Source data
"""

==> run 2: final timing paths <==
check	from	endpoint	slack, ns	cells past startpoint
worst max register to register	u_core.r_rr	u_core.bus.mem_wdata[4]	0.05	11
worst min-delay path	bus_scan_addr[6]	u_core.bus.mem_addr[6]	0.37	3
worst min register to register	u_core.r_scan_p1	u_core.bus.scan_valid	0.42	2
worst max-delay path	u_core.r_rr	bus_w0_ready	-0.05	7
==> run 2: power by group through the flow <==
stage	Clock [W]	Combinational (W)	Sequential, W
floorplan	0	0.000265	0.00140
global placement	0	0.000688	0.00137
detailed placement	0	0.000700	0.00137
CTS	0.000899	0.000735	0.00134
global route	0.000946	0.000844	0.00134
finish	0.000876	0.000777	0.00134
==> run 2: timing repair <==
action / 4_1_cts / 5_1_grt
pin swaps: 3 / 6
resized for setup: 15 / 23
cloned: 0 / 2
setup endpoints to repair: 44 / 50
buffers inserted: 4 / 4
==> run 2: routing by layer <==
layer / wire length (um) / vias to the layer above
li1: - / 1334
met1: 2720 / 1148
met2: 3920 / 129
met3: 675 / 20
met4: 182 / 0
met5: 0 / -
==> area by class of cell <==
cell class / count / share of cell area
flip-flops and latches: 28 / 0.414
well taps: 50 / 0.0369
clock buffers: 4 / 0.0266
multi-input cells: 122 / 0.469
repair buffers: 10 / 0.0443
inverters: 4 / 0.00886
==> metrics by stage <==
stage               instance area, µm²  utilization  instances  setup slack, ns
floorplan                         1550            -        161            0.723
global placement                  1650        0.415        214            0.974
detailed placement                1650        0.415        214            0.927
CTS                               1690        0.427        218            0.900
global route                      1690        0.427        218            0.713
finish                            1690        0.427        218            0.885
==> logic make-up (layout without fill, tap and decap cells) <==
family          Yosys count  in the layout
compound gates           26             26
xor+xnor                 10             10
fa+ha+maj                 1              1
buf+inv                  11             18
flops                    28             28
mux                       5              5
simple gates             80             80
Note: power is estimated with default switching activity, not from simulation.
==> config.mk <==
export PLATFORM = sky130hd
export DESIGN_NAME = mem_port_arbiter
export DESIGN_NICKNAME = d
export VERILOG_FILES = /design/src/rtl/mem_port_arbiter.sv
export SDC_FILE = /design/constraint.sdc
export NUM_CORES = 1
export LEC_CHECK = 0
export BUFFER_PORTS_ARGS = -buffer_cell sky130_fd_sc_hd__buf_4
export CAP_MARGIN = 10
export CORE_AREA = 2 2 190 192
export DETAILED_ROUTE_END_ITERATION = 16
export DIE_AREA = 0 0 192 194
export GPL_TIMING_DRIVEN = 0
export PLACE_DENSITY = 0.39
export SYNTH_ARGS = -nofsm -noshare
export SYNTH_HDL_FRONTEND = slang
export SYNTH_SLANG_ARGS = --single-unit
export TNS_END_PERCENT = 5
==> constraint.sdc <==
create_clock -name clk -period 2.2 [get_ports clk]
set_clock_uncertainty 0.15 [all_clocks]
set_input_delay 0.22 -clock clk [delete_from_list [all_inputs] [get_ports clk]]
set_output_delay 0.22 -clock clk [all_outputs]
set_load 0.02 [all_outputs]
### config.mk
export PLATFORM = sky130hd
export DESIGN_NAME = instruction_loader
export DESIGN_NICKNAME = d
export VERILOG_FILES = /design/src/rtl/instruction_loader.sv
export SDC_FILE = /design/constraint.sdc
export NUM_CORES = 1
export LEC_CHECK = 0
export ABC_AREA = 1
export CAP_MARGIN = 15
export CORE_UTILIZATION = 44
export DETAILED_ROUTE_END_ITERATION = 8
export PLACE_DENSITY = 0.76
export SLEW_MARGIN = 15
export SYNTH_ARGS = -nofsm -noshare
export SYNTH_HDL_FRONTEND = slang
export SYNTH_SLANG_ARGS = --single-unit
### constraint.sdc
create_clock -name i_clk -period 1.4 [get_ports i_clk]
set_input_delay 0.28 -clock i_clk [delete_from_list [all_inputs] [get_ports i_clk]]
set_output_delay 0.28 -clock i_clk [all_outputs]
set_load 0.005 [all_outputs]
### src/rtl/instruction_loader.sv
`timescale 1ns/1ps
`default_nettype none
// ============================================================================
// Module      : instruction_loader
// Description : Assembles a little-endian byte stream into instruction words
//               and writes them to instruction memory until HALT is seen.
//               Optional RECV inactivity timeout under macro LOADER_TIMEOUT_EN.
// Revision    : 1.0 - initial release
// ============================================================================
module instruction_loader #(
  parameter int WORD_SIZE_IN_BYTES = 4,
  parameter int MEM_SIZE_IN_WORDS  = 64,
  parameter logic [WORD_SIZE_IN_BYTES*8-1:0] HALT_INSTRUCTION = 32'hFFFF_FFFF,
  parameter int TIMEOUT_CYCLES     = 1_000_000
) (
  input  logic                                   i_clk,
  input  logic                                   i_reset,
  input  logic                                   i_start,
  input  logic                                   i_byte_valid,
  input  logic [7:0]                             i_byte,
  output logic                                   o_byte_ready,
  input  logic                                   i_mem_full,
  output logic                                   o_clear,
  output logic                                   o_instruction_write,
  output logic [WORD_SIZE_IN_BYTES*8-1:0]        o_instruction,
  output logic                                   o_busy,
  output logic                                   o_done,
  output logic                                   o_error,
  output logic [$clog2(MEM_SIZE_IN_WORDS+1)-1:0] o_word_count
);

  localparam int c_WORD_W = WORD_SIZE_IN_BYTES * 8;
  localparam int c_CNT_W  = $clog2(MEM_SIZE_IN_WORDS + 1);
  localparam int c_BYTE_W = (WORD_SIZE_IN_BYTES > 1) ? $clog2(WORD_SIZE_IN_BYTES) : 1;
  localparam logic [c_BYTE_W-1:0] c_LAST_BYTE = c_BYTE_W'(WORD_SIZE_IN_BYTES - 1);
  localparam logic [c_CNT_W-1:0]  c_LAST_WORD = c_CNT_W'(MEM_SIZE_IN_WORDS - 1);

  typedef enum logic [2:0] {
    S_IDLE  = 3'd0,
    S_CLEAR = 3'd1,
    S_RECV  = 3'd2,
    S_WRITE = 3'd3,
    S_DONE  = 3'd4,
    S_ERROR = 3'd5
  } state_t;

  state_t                state_q, state_d;
  logic [c_WORD_W-1:0]   instr_q, instr_d;
  logic [c_CNT_W-1:0]    count_q, count_d;
  logic [c_BYTE_W-1:0]   byte_cnt_q, byte_cnt_d;
  logic                  w_accept;

`ifdef LOADER_TIMEOUT_EN
  localparam int c_TMO_W = $clog2(TIMEOUT_CYCLES + 1);
  localparam logic [c_TMO_W-1:0] c_TMO_LIMIT = c_TMO_W'(TIMEOUT_CYCLES);
  logic [c_TMO_W-1:0]    tmo_q, tmo_d;
`else
  // Timeout logic is absent; the parameter is only referenced at elaboration.
  if (TIMEOUT_CYCLES > 0) begin : g_no_timeout
  end
`endif

  always_ff @(posedge i_clk) begin
    if (!i_reset) begin
      state_q    <= S_IDLE;
      instr_q    <= '0;
      count_q    <= '0;
      byte_cnt_q <= '0;
`ifdef LOADER_TIMEOUT_EN
      tmo_q      <= '0;
`endif
    end else begin
      state_q    <= state_d;
      instr_q    <= instr_d;
      count_q    <= count_d;
      byte_cnt_q <= byte_cnt_d;
`ifdef LOADER_TIMEOUT_EN
      tmo_q      <= tmo_d;
`endif
    end
  end

  assign w_accept = (state_q == S_RECV) && i_byte_valid;

  always_comb begin
    state_d    = state_q;
    instr_d    = instr_q;
    count_d    = count_q;
    byte_cnt_d = byte_cnt_q;
`ifdef LOADER_TIMEOUT_EN
    // Held at zero outside RECV, so it restarts on every entry to RECV.
    tmo_d      = '0;
`endif
    case (state_q)
      S_IDLE, S_DONE, S_ERROR: begin
        if (i_start) begin
          state_d    = S_CLEAR;
          instr_d    = '0;
          count_d    = '0;
          byte_cnt_d = '0;
        end
      end
      S_CLEAR: begin
        state_d    = S_RECV;
        count_d    = '0;
        byte_cnt_d = '0;
      end
      S_RECV: begin
        if (w_accept) begin
          instr_d[int'(byte_cnt_q)*8 +: 8] = i_byte;
          if (byte_cnt_q == c_LAST_BYTE) begin
            state_d = S_WRITE;
          end else begin
            byte_cnt_d = byte_cnt_q + c_BYTE_W'(1);
          end
        end
`ifdef LOADER_TIMEOUT_EN
        else begin
          tmo_d = tmo_q + c_TMO_W'(1);
          if (tmo_d == c_TMO_LIMIT) begin
            state_d = S_ERROR;
          end
        end
`endif
      end
      S_WRITE: begin
        if (i_mem_full) begin
          state_d = S_ERROR;
        end else begin
          count_d = count_q + c_CNT_W'(1);
          // A non-HALT word filling the last slot leaves no room for HALT.
          if (instr_q == HALT_INSTRUCTION) begin
            state_d = S_DONE;
          end else if (count_q == c_LAST_WORD) begin
            state_d = S_ERROR;
          end else begin
            state_d    = S_RECV;
            byte_cnt_d = '0;
          end
        end
      end
      default: state_d = S_IDLE;
    endcase
  end

  assign o_byte_ready        = (state_q == S_RECV);
  assign o_clear             = (state_q == S_CLEAR);
  assign o_instruction_write = (state_q == S_WRITE) && !i_mem_full;
  assign o_instruction       = instr_q;
  assign o_word_count        = count_q;
  assign o_busy              = (state_q == S_CLEAR) || (state_q == S_RECV) || (state_q == S_WRITE);
  assign o_done              = (state_q == S_DONE);
  assign o_error             = (state_q == S_ERROR);

endmodule
`default_nettype wire

==> impl_metrics.tcl <==
set metrics [dict create \
    ios 58 \
    antenna_found_initial 0 \
    synth_flop_cell "dfxtp_1" \
    critPathMaxStageDelay_ns 0.39 \
    hold_viol_final 0 \
    path_class "reg2reg" \
    synth_seq_cells 44 \
    netSwitchingFraction_pct 45.0 \
    die-area_mm2 0.00541 \
    path_clk_slew_ns 0.09 \
    min_period_ns 1.72 \
    powerDensity_mw_per_mm2 2050 \
    reg2reg_slack_ns -0.32 \
    synthArstFlopShare_pct 0 \
    rsz0062_at_grt "yes" \
    violations "setup timing" \
    final_common_cell "buf_4" \
    htree_levels 2 \
    ys_seq_area_share_pct 39.1 \
    ir_drop_mv 1.16 \
    worstPathCellList "buf_6, inv_6, nor2_4, nand2_4, buf_4, buf_4, o21ai_2, o21ai_1, a21oi_1" \
    end_kind "register" \
    layout_setup_ws_ns -0.323 \
    fin_tns_setup_ns -9.62 \
    clock_latency_ns 0.30 \
    die_w_um 73.6 \
    n_antenna_cell 0 \
    grt_start_max_net_pins 17 \
    syn_avg_cell_area_um2 7.09 \
    synth.cell_area_mm2 0.00225 \
    grt_pass1_vias 2575 \
    fin_skew_ns 0.00817 \
    start_kind "register" \
    cts_buffer_depth 2 \
    combinationalPowerShare_pct 67.0 \
    timing.final.max_slew_violations 0 \
    grt-ovfl-total 0 \
    avgRoutedWirePerCell_um 16.8 \
    p_leak_nw 1.86 \
    path_max_fanout 5 \
    dr.first_iter.drc_count 313 \
    start_util_pct 46.8 \
    clock-sinks 44 \
    nets 475 \
    crit_top_cell "buf_4" \
    critPathRequiredTime_ns 1.63 \
    wl_mm 8.79 \
    synth_cell_types 32 \
    core_mm2 0.00482 \
    cp_slowest_cell "dfxtp_4" \
    synthesis.nets 336 \
    die_y_um 73.6 \
    cts_tree "built" \
    ant_nets 0 \
    drv_cap 0 \
    hold_slack_ns 0.452 \
    fin_crit_sh_pct 123 \
    met1_usage_pct 35.5 \
    placed_cell_area_mm2 0.00337 \
    design_area_mm2 0.00389 \
    synth-edff-count 0 \
    busiest_layer "met2" \
    cts_buffers 5 \
    final_cells 524 \
    crit_arrival_ns 1.95 \
    drc 0 \
    netlist_instances 318 \
    grt_pass1_wl_mm 11.7 \
    clock.fmax_ghz 0.580 \
    tightest_slew_ns 0.371 \
    grtUsageMet3_pct 6.17 \
    p_seq_share_pct 23.2 \
    outcome "finished, violations left" \
    power.share.clock_pct 9.8 \
    portBuffers 57 \
    num_rows 25 \
    slew_headroom_pct 75.3 \
    power.internal_w 0.00438 \
    hold_path_class "reg2reg" \
    hpwlAfterDp_mm 4.83 \
    grtUsageTotal_pct 28.3 \
    final_cell_mix "68 x buf_4, 51 x nand2_1, 46 x nor2_1" \
    drt-pass1-iter-count 5 \
    clockRootBuffer "clkbuf_8" \
    layout-drive-gt1-share_pct 45.1 \
    switching_power_w 0.00358 \
    grtUsageMet2_pct 48.2 \
    num_vias 2908 \
    vias_per_cell 5.55 \
    setup_violations 49 \
    area_growth_pct 72.6 \
    yosys_warnings 0 \
    n_fill_cell 325 \
    power_w 0.00797 \
    placed_cells 494 \
    hold_buffers 0 \
    place_congestion 0.919 \
]
## Yosys cell counts, drive strengths merged, types with 2 or more instances
| library cell | instances | area (µm²) |
|---|---|---|
| a21oi | 34 | 200 |
| buf | 4 | 25.0 |
| clkbuf | 2 | 7.51 |
| dfxtp | 44 | 881 |
| ha | 5 | 62.6 |
| inv | 38 | 143 |
| nand2 | 60 | 235 |
| nand3 | 14 | 82.6 |
| nor2 | 59 | 244 |
| nor3 | 10 | 55.1 |
| o211a | 8 | 80.1 |
| o211ai | 3 | 22.5 |
| o21ai | 29 | 156 |
| xor2 | 2 | 17.5 |
## timing repair
item,4_1_cts,5_1_grt
setup buffers,15,6
cloned,1,1
pin swaps,20,10
gates resized for setup,150,40
setup endpoints to repair,87,52
hold endpoints to repair,0,0
## final timing paths
path	end	cells past startpoint	startpoint
max	o_instruction[2]	9	state_q[1]
max reg2reg	o_instruction[2]	9	state_q[1]
min reg2reg	o_instruction[5]	2	o_instruction[5]
min	o_instruction[5]	2	o_instruction[5]
## state kept, by name, summed over array words and instances (netlist names)
| register | flops |
|---|---|
| state_q | 3 |
| o_word_count | 7 |
| o_instruction | 32 |
| byte_cnt_q | 2 |
## cell families (layout without fill, tap and decap cells)
group	after synthesis	count (layout)	synth area share, %
and+or+nand+nor	146	147	28.2
AOI/OAI and AO/OA	76	77	21.0
DFF	44	44	39.1
buffers and inverters	44	181	7.77
adders and majority gates	5	5	2.77
xor gates and xnor gates	3	3	1.17
## layer usage
metal  vias up  share of wire (%)
li1       1319                  -
met1      1357                 41
met2       196                 49
met3        36                7.5
met4         0                2.7
met5         -                  0
## stage by stage
step | setup WS [ns] | util, %
floorplan | -0.0506 | -
global placement | -0.335 | 69.9
detailed placement | -0.380 | 69.9
CTS | -0.174 | 77.4
global route | -0.333 | 80.8
finish | -0.323 | 80.8
## worst max-delay path, delay by kind of cell, from the launching register on
family,cells,cell delay (ns)
buffers and inverters,4,0.46
flip-flops,1,0.39
AO/OA/AOI/OAI,3,0.61
AND/OR/NAND/NOR,2,0.18
## area by class of cell
| type | count | area [µm²] | area share, % |
|---|---|---|---|
| clock inverters | 2 | 11.3 | 0.289 |
| repair buffers | 136 | 1190 | 30.5 |
| flip-flops and latches | 44 | 937 | 24.1 |
| clock buffers | 5 | 68.8 | 1.77 |
| well taps | 67 | 83.8 | 2.15 |
| inverters | 38 | 150 | 3.86 |
| multi-input cells | 232 | 1450 | 37.4 |
## power groups by stage
stage               registers [W]  clock network (W)  logic [W]
floorplan                 0.00184                  0    0.00218
global placement          0.00179                  0    0.00387
detailed placement        0.00180                  0    0.00398
CTS                       0.00183           0.000777    0.00453
global route              0.00188           0.000828    0.00565
finish                    0.00185           0.000778    0.00534
Note: power is estimated with default switching activity, not from simulation.
==> patch 1, RTL diff (same settings) <==
One comparison of `count_q` changes from == to >=.
--- a/src/rtl/instruction_loader.sv
+++ b/src/rtl/instruction_loader.sv
@@ -133,3 +133,3 @@
             state_d = S_DONE;
-          end else if (count_q == c_LAST_WORD) begin
+          end else if (count_q >= c_LAST_WORD) begin
             state_d = S_ERROR;
Formal check against the unedited RTL: same outputs for any inputs over 10 cycles, from zero or initial values and one cycle with i_reset low; that may be too few to reach the edited logic, so the function may still have changed.
==> patch 1 against the unedited design <==
  * The flow still finishes with violations (setup timing)
  * Routed wire length fell by 6.7%
  * Sequential share of layout area is 1.0 points lower
  * Total power is 2.7% higher
  * Final area rose by 5.3%
  * Combinational power hardly changed
  * Sequential cell count stayed put
  * First-iteration DRC count down 42%
  * Setup slack better by 0.11 ns
  * Area after synthesis increased by 3.2%
  * Critical endpoint is now byte_cnt_q[1]
==> patch 1: results (changes against the unedited design) <==
| Metric | Value |
|---|---|
| Top cell family by delay on the critical path | `simple AND/OR/NAND/NOR gates (was compound AO/OA/AOI/OAI gates)` |
| Setup Fix Bufs, Post-CTS | `23 (was 15)` |
| Worst Setup SP | `state_q[0] (was state_q[1])` |
| Hold_sp | `o_instruction[3] (was o_instruction[5])` |
| First-pass GRT wire length | `11.9 mm (was 11.7 mm)` |
| Top cells by area, synth | `dfxtp_1 38%, nand2_1 14%, nor2_1 14%, o21ai_0 6.2%, inv_1 4.8% (was dfxtp_1 39%, nand2_1 9.3%, nor2_1 9.0%, a21oi_1 6.7%, inv_1 5.5%)` |
| Routed length on met1 | `3.34 mm (was 3.59 mm)` |
| Metal2 WL | `4.16 mm (was 4.30 mm)` |
| Pre-CTS setup slack | `-0.358 ns (was -0.380 ns)` |
| Pin count of the biggest net entering global routing | `18 (was 17)` |
| P_leak | `0.00198 uW (was 0.00186 uW)` |
| Arrival time of the worst setup path | `1.85 ns (was 1.95 ns)` |
| Iter 0 DRT Violations | `182 (was 313)` |
| Worst setup endpoint | `byte_cnt_q[1] (was o_instruction[2])` |
| Most common library cells after synthesis | `89 x nand2_1, 89 x nor2_1, 44 x dfxtp_1, 30 x inv_1, 29 x o21ai_0 (was 56 x nand2_1, 54 x nor2_1, 44 x dfxtp_1, 33 x inv_1, 30 x a21oi_1)` |
| Final WL | `8.20 mm (was 8.79 mm)` |
| Post-synthesis sequential area ratio | `0.378 (was 0.391)` |
| Vias in the first global route | `2744 (was 2575)` |
| Routability Congestion | `0.900 (was 0.919)` |
| Post-synth net total | `377 (was 336)` |
| Non-Filler Instances | `569 (was 524)` |
| Cell variety after synth | `30 (was 32)` |
| Share of cells above drive strength 1 | `0.431 (was 0.451)` |
| VDD IR-drop max | `1.24 mV (was 1.16 mV)` |
| Placed wire-length estimate | `5.02 mm (was 4.83 mm)` |
| Syn Inst Count | `359 (was 318)` |
| Hold EP | `o_instruction[3] (was o_instruction[5])` |
| Status | `complete, but fails checks (unchanged)` |
| Met3 wire len | `475 um (was 660 um)` |
| Vias per cell | `5.30 (was 5.55)` |
| Met2 GRT Util | `0.486 (was 0.482)` |
| Dpl cell area | `0.00344 sq mm (was 0.00337 sq mm)` |
| Final Setup Violations | `49 (unchanged)` |
| Slew headroom | `0.741 (was 0.753)` |
| Failing checks | `setup timing (unchanged)` |
| Worst setup margin | `-0.211 ns (was -0.323 ns)` |
| Global-route usage over all layers | `0.280 (was 0.283)` |
patch 1: changes by cell type in the layout (fill, tap and decap cells not counted), sizes merged, moves of 5 or more:
cell and delta:
nor2 +35, o211a -8, a21oi -15, nand2 +29, dlygate4sd2 -5, dlymetal6s2s +5
inv -7
patch 1: report_power, final:
group          leakage, uW  internal [uW]  total, uW  switching, uW
combinational      0.00155           2520       5360           2850
clock            0.0000552            530        981            451
sequential        0.000379           1600       1840            244
total              0.00198           4640       8180           3540
patch 1: cells by family after synthesis:
group | Yosys count | share of synthesized area
fa+ha+maj | 5 | 0.0269
buf+inv | 41 | 0.0753
compound gates | 53 | 0.126
flops | 44 | 0.378
xor+xnor | 3 | 0.0113
simple gates | 213 | 0.382
patch 1: layout make-up:
class | count | area [sq um]
fillers | 341 | 1010
repair buffers | 137 | 1200
clock inverters | 2 | 35.0
multi-input cells | 278 | 1620
flip-flops and latches | 44 | 946
well taps | 70 | 87.6
inverters | 32 | 133
clock buffers | 6 | 72.6
==> patch 2, RTL diff (config.mk and constraints unchanged) <==
Made on the original files. The option `LOADER_TIMEOUT_EN` is turned on by a define.
--- a/src/rtl/instruction_loader.sv
+++ b/src/rtl/instruction_loader.sv
@@ -9,2 +9,4 @@
 // ============================================================================
+`define LOADER_TIMEOUT_EN
+
 module instruction_loader #(
Function: same outputs for any inputs over 10 cycles, from zero or initial values and one cycle with i_reset low; that may be too few to reach the edited logic, so the function may still have changed.
==> patch 2 against the unedited design <==
  * The flow now stops in global routing (5_1_grt)
  * Area after synthesis rose by 48%
==> patch 2: results (changes against the unedited design) <==
| Metric | Value |
|---|---|
| Last stage | `global routing (5_1_grt)` |
| Global-route usage over all layers | `0.756` |
| Pin count of the biggest net entering global routing | `29` |
| Classification of the worst endpoint | `register input` |
| Status | `aborted with a tool error (was complete, but fails checks)` |
| Most common library cells after synthesis | `92 x nand2_1, 82 x nor2_1, 70 x inv_1, 64 x dfxtp_1, 31 x a21oi_1 (was 56 x nand2_1, 54 x nor2_1, 44 x dfxtp_1, 33 x inv_1, 30 x a21oi_1)` |
| Clk root buf | `clkbuf_8 (unchanged)` |
| Cell variety after synth | `32 (unchanged)` |
| Fraction of registers with async set/reset | `0 (unchanged)` |
| Syn Inst Count | `491 (was 318)` |
| Clk buf depth | `2 (unchanged)` |
| Grt ovf | `1` |
| Post-synthesis sequential area ratio | `0.383 (was 0.391)` |
| Worst setup endpoint GRT | `state_q[1]$_SDFFE_PN0P_/D` |
| H-tree depth | `3 (was 2)` |
| #FFs+latches synth | `64 (was 44)` |
| Num CTS Buffers | `9 (was 5)` |
| Top cells by area, synth | `dfxtp_1 38%, nand2_1 10%, nor2_1 9.2%, inv_1 7.9%, a21oi_1 4.6% (was dfxtp_1 39%, nand2_1 9.3%, nor2_1 9.0%, a21oi_1 6.7%, inv_1 5.5%)` |
| Tool Error | `[ERROR GRT-0232] Routing congestion too high. Check the congestion heatmap in the GUI.` |
| Post-Place Cells | `746 (was 494)` |
| Post-synth net total | `511 (was 336)` |
| Synth warn | `0 (unchanged)` |
| Port bufs | `57 (unchanged)` |
| Placed wire-length estimate | `7.59 mm (was 4.83 mm)` |
| Routability Congestion | `0.836 (was 0.919)` |
[patch 2: cell types whose count changed after synthesis, sizes merged, moves of 4 or more]
cell    delta
nor2      +32
o31ai      +4
inv       +38
dfxtp     +20
nand3      +7
nand2     +36
nor4       +4
a211oi     +4
nand4     +15
[patch 2: per-layer routing]
metal | overflow | GRT usage
met5 | 0 | 0.331
met4 | 0 | 0.711
met3 | 0 | 0.677
met2 | 1 | 0.864
met1 | 0 | 0.771
[patch 2: through the flow]
| step | worst slack, ns | TNS [ns] | util | hold WS (ns) | instance area, sq um |
|---|---|---|---|---|---|
| after floorplan | -0.183 | -2.59 | - | 0.412 | 3470 |
| after CTS | -0.303 | -8.31 | 0.819 | 0.476 | 5970 |
| after detailed placement | -0.426 | -15.50 | 0.677 | 0.449 | 4940 |
| after global placement | -0.325 | -12.41 | 0.677 | 0.441 | 4940 |
[patch 2: cell families after synthesis]
kind of cell,share of synthesized area
xor gates and xnor gates,0.00786
and+or+nand+nor,0.320
DFF,0.383
adders and majority gates,0.0262
buffers and inverters,0.100
AOI/OAI and AO/OA,0.162
[patch 2: repair_timing]
item,in CTS
buffers inserted,29
cloned,7
setup endpoints to repair,98
hold endpoints to repair,0
pin swaps,35
resized for setup,244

"""

What is needed
Would you print exactly the lines from the first line of the entries above through the line that has "action / 4_1_cts / 5_1_grt", both included, and stop there?

Answer section
==> run 2: final timing paths <==
check	from	endpoint	slack, ns	cells past startpoint
worst max register to register	u_core.r_rr	u_core.bus.mem_wdata[4]	0.05	11
worst min-delay path	bus_scan_addr[6]	u_core.bus.mem_addr[6]	0.37	3
worst min register to register	u_core.r_scan_p1	u_core.bus.scan_valid	0.42	2
worst max-delay path	u_core.r_rr	bus_w0_ready	-0.05	7
==> run 2: power by group through the flow <==
stage	Clock [W]	Combinational (W)	Sequential, W
floorplan	0	0.000265	0.00140
global placement	0	0.000688	0.00137
detailed placement	0	0.000700	0.00137
CTS	0.000899	0.000735	0.00134
global route	0.000946	0.000844	0.00134
finish	0.000876	0.000777	0.00134
==> run 2: timing repair <==
action / 4_1_cts / 5_1_grt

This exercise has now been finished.